■ **Task objective**
Exactly the lines starting at the line containing "of cell area" and ending at the line containing "-- run 2: power" are to be written out from the listing below, both included.

——————

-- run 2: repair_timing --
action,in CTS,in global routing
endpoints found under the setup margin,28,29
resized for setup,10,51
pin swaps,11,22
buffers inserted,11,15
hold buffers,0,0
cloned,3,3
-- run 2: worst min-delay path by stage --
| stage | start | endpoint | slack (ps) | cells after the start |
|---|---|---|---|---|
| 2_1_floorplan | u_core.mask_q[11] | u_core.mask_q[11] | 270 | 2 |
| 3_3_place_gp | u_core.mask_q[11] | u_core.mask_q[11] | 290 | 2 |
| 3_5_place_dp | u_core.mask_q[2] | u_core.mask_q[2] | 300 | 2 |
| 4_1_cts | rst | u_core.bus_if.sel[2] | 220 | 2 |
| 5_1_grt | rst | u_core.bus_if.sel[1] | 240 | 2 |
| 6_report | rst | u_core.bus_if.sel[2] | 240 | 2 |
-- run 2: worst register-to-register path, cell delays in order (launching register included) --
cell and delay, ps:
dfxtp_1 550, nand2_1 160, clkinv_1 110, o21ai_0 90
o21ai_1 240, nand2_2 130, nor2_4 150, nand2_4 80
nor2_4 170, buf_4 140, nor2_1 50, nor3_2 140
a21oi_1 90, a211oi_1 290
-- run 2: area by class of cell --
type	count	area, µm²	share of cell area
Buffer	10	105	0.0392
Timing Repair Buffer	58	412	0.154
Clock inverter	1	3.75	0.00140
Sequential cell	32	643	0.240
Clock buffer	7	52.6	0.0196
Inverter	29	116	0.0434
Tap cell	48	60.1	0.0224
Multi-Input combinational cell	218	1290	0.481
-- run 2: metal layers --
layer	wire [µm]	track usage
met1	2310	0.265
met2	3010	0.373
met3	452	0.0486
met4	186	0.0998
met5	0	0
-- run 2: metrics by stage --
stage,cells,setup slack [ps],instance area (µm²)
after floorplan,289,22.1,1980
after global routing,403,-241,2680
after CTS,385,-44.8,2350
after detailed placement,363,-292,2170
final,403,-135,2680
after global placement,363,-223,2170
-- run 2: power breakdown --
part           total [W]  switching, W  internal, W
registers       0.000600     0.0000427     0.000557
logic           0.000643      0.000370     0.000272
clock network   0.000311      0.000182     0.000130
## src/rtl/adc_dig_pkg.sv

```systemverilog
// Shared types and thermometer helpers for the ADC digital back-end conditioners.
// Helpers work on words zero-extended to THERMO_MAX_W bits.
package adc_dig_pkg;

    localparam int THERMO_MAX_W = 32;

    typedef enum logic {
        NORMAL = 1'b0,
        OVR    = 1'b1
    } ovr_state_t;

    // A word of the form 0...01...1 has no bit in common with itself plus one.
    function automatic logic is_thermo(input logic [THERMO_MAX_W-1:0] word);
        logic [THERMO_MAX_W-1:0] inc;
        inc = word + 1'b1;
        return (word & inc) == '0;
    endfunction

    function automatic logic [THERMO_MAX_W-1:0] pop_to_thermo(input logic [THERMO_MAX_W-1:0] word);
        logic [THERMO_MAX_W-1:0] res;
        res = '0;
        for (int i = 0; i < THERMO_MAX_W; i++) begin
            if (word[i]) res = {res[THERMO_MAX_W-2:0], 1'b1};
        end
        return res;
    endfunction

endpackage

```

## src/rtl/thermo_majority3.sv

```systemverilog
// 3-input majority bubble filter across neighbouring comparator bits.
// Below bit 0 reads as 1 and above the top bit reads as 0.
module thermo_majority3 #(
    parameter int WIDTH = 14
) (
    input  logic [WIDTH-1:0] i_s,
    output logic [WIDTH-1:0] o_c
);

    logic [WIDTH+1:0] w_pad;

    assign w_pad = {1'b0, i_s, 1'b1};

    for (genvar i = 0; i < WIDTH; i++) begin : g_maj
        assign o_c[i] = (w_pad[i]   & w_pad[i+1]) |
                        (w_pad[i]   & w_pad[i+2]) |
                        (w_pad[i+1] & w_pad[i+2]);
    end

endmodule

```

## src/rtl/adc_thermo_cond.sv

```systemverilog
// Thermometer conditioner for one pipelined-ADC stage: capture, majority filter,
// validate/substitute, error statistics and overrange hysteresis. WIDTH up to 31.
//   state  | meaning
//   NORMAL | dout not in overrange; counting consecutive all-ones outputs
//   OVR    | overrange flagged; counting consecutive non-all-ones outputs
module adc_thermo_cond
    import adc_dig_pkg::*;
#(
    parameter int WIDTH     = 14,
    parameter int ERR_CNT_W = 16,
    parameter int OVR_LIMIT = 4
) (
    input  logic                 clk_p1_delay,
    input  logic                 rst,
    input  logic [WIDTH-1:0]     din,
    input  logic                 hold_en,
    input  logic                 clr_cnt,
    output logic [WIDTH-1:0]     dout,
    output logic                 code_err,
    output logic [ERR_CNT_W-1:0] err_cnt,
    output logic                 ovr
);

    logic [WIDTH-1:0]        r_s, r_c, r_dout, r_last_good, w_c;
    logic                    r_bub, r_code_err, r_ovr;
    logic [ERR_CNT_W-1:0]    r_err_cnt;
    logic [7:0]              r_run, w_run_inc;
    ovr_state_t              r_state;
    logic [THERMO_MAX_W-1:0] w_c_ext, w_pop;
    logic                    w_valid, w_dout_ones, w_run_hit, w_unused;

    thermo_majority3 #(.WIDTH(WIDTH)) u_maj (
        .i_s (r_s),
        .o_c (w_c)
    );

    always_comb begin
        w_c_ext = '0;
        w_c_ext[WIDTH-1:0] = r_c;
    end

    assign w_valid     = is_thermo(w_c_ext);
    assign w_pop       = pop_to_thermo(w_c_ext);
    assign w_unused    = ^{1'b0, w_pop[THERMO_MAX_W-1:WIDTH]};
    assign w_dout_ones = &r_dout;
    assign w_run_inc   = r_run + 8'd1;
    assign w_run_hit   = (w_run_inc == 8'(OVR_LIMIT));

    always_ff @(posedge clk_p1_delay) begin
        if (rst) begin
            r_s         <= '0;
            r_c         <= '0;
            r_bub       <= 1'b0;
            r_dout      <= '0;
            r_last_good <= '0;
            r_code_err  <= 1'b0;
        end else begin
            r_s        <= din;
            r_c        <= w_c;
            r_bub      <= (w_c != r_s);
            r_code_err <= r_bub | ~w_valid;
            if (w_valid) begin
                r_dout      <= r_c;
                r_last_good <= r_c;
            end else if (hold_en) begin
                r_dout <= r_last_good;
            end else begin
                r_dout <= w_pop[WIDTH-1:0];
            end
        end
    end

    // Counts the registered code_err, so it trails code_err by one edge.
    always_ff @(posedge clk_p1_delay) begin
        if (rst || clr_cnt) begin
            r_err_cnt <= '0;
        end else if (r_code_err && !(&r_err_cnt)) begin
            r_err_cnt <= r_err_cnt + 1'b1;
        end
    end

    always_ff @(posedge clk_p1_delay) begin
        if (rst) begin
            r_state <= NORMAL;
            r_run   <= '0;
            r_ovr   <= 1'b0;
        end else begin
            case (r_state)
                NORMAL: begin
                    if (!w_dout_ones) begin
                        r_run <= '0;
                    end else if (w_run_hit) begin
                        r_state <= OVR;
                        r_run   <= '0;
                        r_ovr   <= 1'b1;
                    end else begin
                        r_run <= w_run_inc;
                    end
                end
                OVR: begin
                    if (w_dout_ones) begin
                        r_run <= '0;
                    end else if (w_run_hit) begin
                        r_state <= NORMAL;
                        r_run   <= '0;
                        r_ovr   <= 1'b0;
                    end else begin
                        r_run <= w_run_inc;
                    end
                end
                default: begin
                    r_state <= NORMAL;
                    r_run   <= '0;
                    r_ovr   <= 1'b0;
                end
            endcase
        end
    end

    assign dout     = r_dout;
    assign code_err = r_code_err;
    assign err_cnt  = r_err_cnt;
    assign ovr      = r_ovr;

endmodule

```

——————

■ **Response to the exercise**
type	count	area, µm²	share of cell area
Buffer	10	105	0.0392
Timing Repair Buffer	58	412	0.154
Clock inverter	1	3.75	0.00140
Sequential cell	32	643	0.240
Clock buffer	7	52.6	0.0196
Inverter	29	116	0.0434
Tap cell	48	60.1	0.0224
Multi-Input combinational cell	218	1290	0.481
-- run 2: metal layers --
layer	wire [µm]	track usage
met1	2310	0.265
met2	3010	0.373
met3	452	0.0486
met4	186	0.0998
met5	0	0
-- run 2: metrics by stage --
stage,cells,setup slack [ps],instance area (µm²)
after floorplan,289,22.1,1980
after global routing,403,-241,2680
after CTS,385,-44.8,2350
after detailed placement,363,-292,2170
final,403,-135,2680
after global placement,363,-223,2170
-- run 2: power breakdown --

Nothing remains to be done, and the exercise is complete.